第1章 冲喜

三个月前,靖安侯沈恕战场重伤,翰林医官院使摇头道时日无多。沈老夫人病急乱投医,信了游方道士的话,非要娶个八字相和的女子来冲喜。

听闻玄虚道长在侯府沐浴焚香,摆案设坛,掐指一算后直指城南,于诸多仕女图中点出最不起眼的一幅。

林知微就这么被选中了。从八品武官之女嫁入一品侯爵之家。

腊月十八,宜嫁娶。

这是年前最后一个吉日,用来冲喜正正合适。

靖安侯府位于内城西北隅的天波坊,朱门紫巷,金水河畔,与皇宫隔河相望。林家住在南郊的通利坊,近朱雀门,毗邻州桥市井,多是升斗小民与末流官吏聚居之所。
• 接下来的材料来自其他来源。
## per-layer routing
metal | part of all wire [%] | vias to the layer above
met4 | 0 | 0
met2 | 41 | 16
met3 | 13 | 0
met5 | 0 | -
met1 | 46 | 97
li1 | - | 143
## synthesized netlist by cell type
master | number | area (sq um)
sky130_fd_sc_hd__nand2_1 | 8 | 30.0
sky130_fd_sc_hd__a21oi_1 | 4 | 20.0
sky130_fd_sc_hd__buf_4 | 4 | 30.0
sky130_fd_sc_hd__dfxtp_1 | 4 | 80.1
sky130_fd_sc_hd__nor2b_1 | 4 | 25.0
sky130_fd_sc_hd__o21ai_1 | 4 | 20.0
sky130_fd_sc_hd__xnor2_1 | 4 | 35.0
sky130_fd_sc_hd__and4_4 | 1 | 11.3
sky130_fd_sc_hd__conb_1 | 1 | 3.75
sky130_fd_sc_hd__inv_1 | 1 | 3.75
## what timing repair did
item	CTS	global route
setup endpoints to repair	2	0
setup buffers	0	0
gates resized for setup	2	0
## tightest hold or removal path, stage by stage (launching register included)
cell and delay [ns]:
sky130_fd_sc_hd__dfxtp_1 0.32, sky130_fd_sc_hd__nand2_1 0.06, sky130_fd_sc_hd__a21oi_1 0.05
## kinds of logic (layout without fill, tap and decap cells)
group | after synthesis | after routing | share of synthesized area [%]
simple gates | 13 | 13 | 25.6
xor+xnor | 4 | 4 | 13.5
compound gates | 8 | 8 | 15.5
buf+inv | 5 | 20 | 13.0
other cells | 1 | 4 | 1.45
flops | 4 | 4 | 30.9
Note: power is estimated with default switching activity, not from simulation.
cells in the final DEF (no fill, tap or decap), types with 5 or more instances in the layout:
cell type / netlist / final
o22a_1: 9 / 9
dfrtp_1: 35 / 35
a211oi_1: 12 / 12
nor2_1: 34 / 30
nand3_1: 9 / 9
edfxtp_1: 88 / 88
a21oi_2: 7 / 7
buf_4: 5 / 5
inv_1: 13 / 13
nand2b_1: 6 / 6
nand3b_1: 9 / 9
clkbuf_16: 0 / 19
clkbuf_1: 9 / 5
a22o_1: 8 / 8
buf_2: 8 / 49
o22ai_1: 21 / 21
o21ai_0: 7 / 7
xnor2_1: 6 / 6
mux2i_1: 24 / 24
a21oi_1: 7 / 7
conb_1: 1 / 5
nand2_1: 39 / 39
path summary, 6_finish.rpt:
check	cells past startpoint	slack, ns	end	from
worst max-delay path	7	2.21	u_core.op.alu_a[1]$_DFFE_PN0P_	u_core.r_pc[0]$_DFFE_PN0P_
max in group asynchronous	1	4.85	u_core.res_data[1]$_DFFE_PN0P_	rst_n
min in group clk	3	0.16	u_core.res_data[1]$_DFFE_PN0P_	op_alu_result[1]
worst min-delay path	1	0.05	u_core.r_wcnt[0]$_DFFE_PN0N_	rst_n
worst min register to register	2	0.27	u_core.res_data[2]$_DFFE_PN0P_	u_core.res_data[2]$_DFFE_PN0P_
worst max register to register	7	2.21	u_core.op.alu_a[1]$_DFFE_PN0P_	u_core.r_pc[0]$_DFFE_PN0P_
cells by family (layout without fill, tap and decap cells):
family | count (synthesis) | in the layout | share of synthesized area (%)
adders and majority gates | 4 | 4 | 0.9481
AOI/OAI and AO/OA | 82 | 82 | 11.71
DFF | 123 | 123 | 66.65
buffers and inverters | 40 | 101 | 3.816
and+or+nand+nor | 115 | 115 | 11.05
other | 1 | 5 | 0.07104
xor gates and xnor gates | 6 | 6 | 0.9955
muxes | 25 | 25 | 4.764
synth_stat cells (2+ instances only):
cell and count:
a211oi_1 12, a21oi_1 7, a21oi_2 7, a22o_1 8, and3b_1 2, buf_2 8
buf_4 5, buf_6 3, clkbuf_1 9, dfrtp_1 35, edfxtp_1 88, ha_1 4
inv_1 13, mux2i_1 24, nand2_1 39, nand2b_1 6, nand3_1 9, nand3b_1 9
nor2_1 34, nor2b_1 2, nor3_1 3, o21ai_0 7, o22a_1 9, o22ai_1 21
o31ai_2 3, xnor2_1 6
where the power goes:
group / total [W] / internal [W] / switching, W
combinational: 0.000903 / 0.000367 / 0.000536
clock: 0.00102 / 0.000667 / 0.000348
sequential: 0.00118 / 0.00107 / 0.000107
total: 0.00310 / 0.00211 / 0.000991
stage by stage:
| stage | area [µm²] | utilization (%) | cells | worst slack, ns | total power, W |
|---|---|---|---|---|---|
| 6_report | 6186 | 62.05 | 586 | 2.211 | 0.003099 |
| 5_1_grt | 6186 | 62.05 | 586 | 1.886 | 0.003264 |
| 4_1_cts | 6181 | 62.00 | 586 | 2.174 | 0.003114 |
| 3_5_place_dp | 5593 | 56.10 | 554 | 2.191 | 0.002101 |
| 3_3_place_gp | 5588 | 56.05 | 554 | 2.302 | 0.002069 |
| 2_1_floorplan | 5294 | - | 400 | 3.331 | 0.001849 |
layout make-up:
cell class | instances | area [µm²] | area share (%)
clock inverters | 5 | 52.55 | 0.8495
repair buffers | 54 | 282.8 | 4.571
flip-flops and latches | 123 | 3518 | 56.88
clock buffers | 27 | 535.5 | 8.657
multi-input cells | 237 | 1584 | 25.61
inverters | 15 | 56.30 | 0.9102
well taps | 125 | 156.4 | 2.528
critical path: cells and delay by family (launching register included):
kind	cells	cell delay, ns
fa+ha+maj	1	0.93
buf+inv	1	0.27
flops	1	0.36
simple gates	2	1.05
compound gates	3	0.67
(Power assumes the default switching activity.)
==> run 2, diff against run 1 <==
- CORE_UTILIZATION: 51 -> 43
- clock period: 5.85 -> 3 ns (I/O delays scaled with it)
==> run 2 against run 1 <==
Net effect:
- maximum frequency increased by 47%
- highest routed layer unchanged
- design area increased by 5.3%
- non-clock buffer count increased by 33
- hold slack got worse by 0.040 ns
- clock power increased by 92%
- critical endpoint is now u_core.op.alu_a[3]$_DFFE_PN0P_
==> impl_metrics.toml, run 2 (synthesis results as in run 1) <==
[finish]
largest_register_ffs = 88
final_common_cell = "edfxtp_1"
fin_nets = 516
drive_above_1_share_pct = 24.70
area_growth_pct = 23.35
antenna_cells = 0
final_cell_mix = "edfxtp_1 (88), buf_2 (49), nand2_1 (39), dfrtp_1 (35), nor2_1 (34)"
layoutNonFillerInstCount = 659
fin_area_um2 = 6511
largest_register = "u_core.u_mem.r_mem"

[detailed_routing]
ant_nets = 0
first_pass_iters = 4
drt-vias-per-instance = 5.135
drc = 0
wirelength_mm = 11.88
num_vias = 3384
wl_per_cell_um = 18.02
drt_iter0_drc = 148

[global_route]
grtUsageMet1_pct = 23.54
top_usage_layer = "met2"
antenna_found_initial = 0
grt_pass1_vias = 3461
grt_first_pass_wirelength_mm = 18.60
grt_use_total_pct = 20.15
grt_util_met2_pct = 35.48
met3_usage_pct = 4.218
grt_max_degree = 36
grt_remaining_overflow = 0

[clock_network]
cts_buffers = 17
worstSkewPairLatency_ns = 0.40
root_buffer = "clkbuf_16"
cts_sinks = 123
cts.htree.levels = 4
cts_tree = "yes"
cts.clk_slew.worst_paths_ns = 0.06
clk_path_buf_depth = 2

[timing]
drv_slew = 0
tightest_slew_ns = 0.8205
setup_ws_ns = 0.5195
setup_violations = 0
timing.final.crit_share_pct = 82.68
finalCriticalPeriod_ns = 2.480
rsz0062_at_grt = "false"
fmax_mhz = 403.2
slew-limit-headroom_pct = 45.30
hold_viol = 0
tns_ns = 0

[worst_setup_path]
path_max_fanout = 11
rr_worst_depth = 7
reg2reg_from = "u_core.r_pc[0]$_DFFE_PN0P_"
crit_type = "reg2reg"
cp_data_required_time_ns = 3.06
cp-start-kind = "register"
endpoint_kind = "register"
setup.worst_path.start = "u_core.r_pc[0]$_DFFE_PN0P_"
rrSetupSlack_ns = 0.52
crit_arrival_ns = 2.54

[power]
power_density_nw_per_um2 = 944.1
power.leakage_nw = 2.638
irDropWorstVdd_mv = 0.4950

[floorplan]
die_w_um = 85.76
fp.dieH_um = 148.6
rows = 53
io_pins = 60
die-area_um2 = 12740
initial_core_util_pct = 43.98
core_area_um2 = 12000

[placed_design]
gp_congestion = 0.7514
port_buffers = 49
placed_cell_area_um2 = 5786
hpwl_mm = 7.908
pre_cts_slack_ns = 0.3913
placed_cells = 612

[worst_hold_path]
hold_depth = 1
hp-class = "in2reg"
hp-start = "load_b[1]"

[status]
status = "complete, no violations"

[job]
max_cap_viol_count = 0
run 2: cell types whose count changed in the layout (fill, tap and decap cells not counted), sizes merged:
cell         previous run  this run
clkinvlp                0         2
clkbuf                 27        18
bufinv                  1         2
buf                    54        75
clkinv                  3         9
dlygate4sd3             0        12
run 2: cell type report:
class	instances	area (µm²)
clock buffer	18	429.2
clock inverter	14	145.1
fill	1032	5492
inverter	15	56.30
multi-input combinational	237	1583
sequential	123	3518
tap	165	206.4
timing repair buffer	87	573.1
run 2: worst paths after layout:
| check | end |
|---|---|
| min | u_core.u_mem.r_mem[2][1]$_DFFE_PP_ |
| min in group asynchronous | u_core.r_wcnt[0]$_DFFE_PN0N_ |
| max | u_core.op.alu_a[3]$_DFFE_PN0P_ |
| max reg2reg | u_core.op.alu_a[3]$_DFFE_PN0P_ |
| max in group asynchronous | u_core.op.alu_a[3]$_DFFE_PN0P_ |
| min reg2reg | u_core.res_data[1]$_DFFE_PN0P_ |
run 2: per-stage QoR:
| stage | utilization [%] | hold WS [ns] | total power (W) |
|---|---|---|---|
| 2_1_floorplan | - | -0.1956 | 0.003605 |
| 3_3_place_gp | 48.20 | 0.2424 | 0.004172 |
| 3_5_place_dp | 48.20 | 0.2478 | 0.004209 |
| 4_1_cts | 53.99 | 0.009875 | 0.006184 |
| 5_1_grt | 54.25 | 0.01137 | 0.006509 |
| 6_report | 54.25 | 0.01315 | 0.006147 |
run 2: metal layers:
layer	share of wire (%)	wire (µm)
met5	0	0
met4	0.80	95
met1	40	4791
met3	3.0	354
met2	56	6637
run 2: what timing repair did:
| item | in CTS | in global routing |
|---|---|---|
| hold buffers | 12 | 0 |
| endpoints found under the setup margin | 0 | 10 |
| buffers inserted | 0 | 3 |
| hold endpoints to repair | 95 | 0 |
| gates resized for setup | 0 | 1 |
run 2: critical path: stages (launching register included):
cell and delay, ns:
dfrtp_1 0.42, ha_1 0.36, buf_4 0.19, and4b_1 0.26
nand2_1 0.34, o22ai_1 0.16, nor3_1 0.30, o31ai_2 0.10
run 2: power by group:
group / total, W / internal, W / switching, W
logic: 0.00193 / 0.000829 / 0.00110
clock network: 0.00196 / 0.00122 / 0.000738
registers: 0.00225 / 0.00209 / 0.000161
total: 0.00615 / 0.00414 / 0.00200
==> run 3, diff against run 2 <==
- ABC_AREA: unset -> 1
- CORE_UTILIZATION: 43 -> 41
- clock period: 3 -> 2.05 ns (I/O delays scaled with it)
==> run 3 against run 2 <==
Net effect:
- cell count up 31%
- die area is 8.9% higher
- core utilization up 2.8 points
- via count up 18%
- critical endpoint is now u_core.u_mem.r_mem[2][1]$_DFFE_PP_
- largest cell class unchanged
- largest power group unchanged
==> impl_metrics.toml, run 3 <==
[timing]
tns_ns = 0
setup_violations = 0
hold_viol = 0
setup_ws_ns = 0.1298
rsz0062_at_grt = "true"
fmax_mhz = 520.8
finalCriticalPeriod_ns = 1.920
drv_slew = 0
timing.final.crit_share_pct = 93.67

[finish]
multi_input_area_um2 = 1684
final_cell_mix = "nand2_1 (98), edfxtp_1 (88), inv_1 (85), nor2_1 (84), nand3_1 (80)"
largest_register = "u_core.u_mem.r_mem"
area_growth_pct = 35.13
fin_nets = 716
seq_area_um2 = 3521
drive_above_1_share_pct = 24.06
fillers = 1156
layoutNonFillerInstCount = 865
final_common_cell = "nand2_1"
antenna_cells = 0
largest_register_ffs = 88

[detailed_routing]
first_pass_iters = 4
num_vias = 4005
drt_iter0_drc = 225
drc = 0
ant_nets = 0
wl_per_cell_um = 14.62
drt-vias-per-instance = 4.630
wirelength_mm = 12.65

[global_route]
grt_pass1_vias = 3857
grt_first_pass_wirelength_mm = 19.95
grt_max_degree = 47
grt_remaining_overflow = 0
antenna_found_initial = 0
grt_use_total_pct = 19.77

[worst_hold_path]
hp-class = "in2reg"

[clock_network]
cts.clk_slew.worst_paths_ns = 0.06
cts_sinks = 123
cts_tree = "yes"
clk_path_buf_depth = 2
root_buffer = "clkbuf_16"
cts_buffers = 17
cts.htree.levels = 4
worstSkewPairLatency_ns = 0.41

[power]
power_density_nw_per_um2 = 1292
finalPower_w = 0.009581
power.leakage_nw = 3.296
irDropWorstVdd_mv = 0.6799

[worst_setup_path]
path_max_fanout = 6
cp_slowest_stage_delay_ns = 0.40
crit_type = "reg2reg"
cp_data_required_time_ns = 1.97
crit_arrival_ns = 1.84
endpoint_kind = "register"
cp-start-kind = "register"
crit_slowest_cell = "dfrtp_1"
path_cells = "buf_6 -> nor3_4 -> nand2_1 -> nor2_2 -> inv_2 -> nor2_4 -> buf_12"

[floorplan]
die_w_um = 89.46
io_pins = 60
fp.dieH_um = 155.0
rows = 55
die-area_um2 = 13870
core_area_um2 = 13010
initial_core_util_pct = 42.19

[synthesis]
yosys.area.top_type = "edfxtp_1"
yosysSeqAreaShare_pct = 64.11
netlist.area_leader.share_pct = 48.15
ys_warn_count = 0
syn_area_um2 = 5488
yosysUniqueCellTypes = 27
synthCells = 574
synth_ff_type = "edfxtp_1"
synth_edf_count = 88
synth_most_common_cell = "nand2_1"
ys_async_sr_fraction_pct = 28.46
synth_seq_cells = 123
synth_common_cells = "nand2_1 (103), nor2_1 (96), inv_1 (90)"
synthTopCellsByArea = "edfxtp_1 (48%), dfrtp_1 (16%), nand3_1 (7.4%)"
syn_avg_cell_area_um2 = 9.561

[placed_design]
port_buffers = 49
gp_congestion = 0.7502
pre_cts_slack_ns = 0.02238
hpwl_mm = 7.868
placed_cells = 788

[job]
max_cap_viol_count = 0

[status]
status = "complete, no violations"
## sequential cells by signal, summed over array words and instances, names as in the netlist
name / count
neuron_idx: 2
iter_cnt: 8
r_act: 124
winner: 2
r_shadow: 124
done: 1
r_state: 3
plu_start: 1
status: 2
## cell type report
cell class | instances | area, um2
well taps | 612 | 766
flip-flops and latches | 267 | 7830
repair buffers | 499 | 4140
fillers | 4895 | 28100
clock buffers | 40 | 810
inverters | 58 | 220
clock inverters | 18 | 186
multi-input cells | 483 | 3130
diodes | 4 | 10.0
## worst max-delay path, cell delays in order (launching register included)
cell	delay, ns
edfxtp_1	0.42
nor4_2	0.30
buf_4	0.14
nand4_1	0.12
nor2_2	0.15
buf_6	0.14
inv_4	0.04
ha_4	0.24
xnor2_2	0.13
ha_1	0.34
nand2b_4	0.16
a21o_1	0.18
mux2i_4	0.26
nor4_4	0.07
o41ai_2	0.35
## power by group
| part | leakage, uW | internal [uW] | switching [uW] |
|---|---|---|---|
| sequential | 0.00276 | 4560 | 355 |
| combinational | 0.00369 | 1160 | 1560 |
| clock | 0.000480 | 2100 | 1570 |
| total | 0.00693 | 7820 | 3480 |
**src/rtl/imager_arbiter.sv**
```systemverilog
// Round-robin arbiter sharing one camera between flight FSM, ground station and
// maintenance, with start/capture/cooldown sequencing and a capture timeout.
module imager_arbiter #(
  parameter int TIMEOUT_CYCLES  = 1000,
  parameter int COOLDOWN_CYCLES = 4,
  parameter int CNT_W           = 16
) (
  input  logic       clk,
  input  logic       reset,
  input  logic [2:0] req,
  input  logic       abort,
  input  logic       cam_ready,
  input  logic       cam_done,
  input  logic [1:0] cam_pass,
  output logic       cam_start,
  output logic [2:0] gnt,
  output logic [2:0] done,
  output logic [1:0] result,
  output logic       timeout_err,
  output logic       busy,
  output logic [1:0] state_out
);

  typedef enum logic [1:0] {
    IDLE     = 2'd0,
    START    = 2'd1,
    CAPTURE  = 2'd2,
    COOLDOWN = 2'd3
  } state_t;

  localparam logic [CNT_W-1:0] TIMEOUT_LAST  = CNT_W'(TIMEOUT_CYCLES - 1);
  localparam logic [CNT_W-1:0] COOLDOWN_LAST = CNT_W'(COOLDOWN_CYCLES - 1);

  localparam logic [1:0] RES_PASS  = 2'b10;
  localparam logic [1:0] RES_FAIL  = 2'b01;
  localparam logic [1:0] RES_ABORT = 2'b00;

  state_t           state_q, state_d;
  logic [1:0]       win_q, win_d;
  logic [1:0]       ptr_q, ptr_d;
  logic [CNT_W-1:0] cnt_q, cnt_d;
  logic [2:0]       gnt_d, done_d;
  logic             cam_start_d;
  logic [1:0]       result_d;
  logic             timeout_err_d;

  logic [1:0]       pick;
  logic             finish;
  logic [1:0]       fin_result;
  logic             fin_timeout;

  // First requester found when searching upward (mod 3) from the pointer.
  function automatic logic [1:0] rr_pick(input logic [2:0] r, input logic [1:0] p);
    logic [1:0] w;
    w = 2'd0;
    case (p)
      2'd1: begin
        if (r[1])      w = 2'd1;
        else if (r[2]) w = 2'd2;
        else           w = 2'd0;
      end
      2'd2: begin
        if (r[2])      w = 2'd2;
        else if (r[0]) w = 2'd0;
        else           w = 2'd1;
      end
      default: begin
        if (r[0])      w = 2'd0;
        else if (r[1]) w = 2'd1;
        else           w = 2'd2;
      end
    endcase
    return w;
  endfunction

  function automatic logic [2:0] onehot(input logic [1:0] idx);
    logic [2:0] v;
    case (idx)
      2'd0:    v = 3'b001;
      2'd1:    v = 3'b010;
      default: v = 3'b100;
    endcase
    return v;
  endfunction

  assign pick = rr_pick(req, ptr_q);

  always_comb begin
    // NOTE: every variable driven here gets a default first, so no path can infer a latch.
    state_d       = state_q;
    win_d         = win_q;
    ptr_d         = ptr_q;
    cnt_d         = cnt_q;
    gnt_d         = gnt;
    done_d        = 3'b000;
    cam_start_d   = 1'b0;
    result_d      = result;
    timeout_err_d = timeout_err;
    finish        = 1'b0;
    fin_result    = RES_ABORT;
    fin_timeout   = 1'b0;

    case (state_q)
      IDLE: begin
        gnt_d = 3'b000;
        if ((|req) && cam_ready && !abort) begin
          win_d         = pick;
          gnt_d         = onehot(pick);
          cam_start_d   = 1'b1;
          timeout_err_d = 1'b0;
          ptr_d         = (pick == 2'd2) ? 2'd0 : pick + 2'd1;
          state_d       = START;
        end
      end

      START: begin
        cnt_d = '0;
        if (abort) begin
          finish     = 1'b1;
          fin_result = RES_ABORT;
        end else begin
          state_d = CAPTURE;
        end
      end

      CAPTURE: begin
        cnt_d = cnt_q + CNT_W'(1);
        if (abort) begin
          finish     = 1'b1;
          fin_result = RES_ABORT;
        end else if (cam_done) begin
          // A malformed verdict is treated as a failure.
          finish     = 1'b1;
          fin_result = (cam_pass == RES_PASS || cam_pass == RES_FAIL) ? cam_pass : RES_FAIL;
        end else if (cnt_q == TIMEOUT_LAST) begin
          finish      = 1'b1;
          fin_result  = RES_FAIL;
          fin_timeout = 1'b1;
        end
      end

      COOLDOWN: begin
        gnt_d = 3'b000;
        if (cnt_q == COOLDOWN_LAST) begin
          cnt_d   = '0;
          state_d = IDLE;
        end else begin
          cnt_d = cnt_q + CNT_W'(1);
        end
      end

      default: state_d = IDLE;
    endcase

    // Common completion path: done pulse and verdict land on the first COOLDOWN cycle.
    if (finish) begin
      state_d       = COOLDOWN;
      cnt_d         = '0;
      gnt_d         = 3'b000;
      done_d        = onehot(win_q);
      result_d      = fin_result;
      timeout_err_d = fin_timeout;
    end
  end

  // NOTE: sequential state uses non-blocking assignments so every register samples pre-edge values.
  always_ff @(posedge clk or posedge reset) begin
    if (reset) begin
      state_q     <= IDLE;
      win_q       <= 2'd0;
      ptr_q       <= 2'd0;
      cnt_q       <= '0;
      gnt         <= 3'b000;
      done        <= 3'b000;
      cam_start   <= 1'b0;
      result      <= RES_ABORT;
      timeout_err <= 1'b0;
    end else begin
      state_q     <= state_d;
      win_q       <= win_d;
      ptr_q       <= ptr_d;
      cnt_q       <= cnt_d;
      gnt         <= gnt_d;
      done        <= done_d;
      cam_start   <= cam_start_d;
      result      <= result_d;
      timeout_err <= timeout_err_d;
    end
  end

  assign busy      = (state_q != IDLE);
  assign state_out = state_q;

endmodule

```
迎亲队伍算的上体面,浩浩汤汤的仪仗队一路喧锣,热热闹闹的从城北来到了城南,从富贵地来到了平民巷。

通利坊间围满了路过观礼的百姓,人们踮着脚,七嘴八舌地议论着这桩汴京奇谈。

“噫!这是哪家贵人取新娘子,怎么只有仪仗,没有新郎官?”

“这你都不知道?林家那小娘子,要嫁去靖安侯府冲喜呢!”

“那个在西北杀夏贼跟切瓜似的靖安侯?听说如今病的床都下不来,林家小娘子跟我家住一条巷子,生的好,家教好,手艺也好,这嫁过去图啥啊!”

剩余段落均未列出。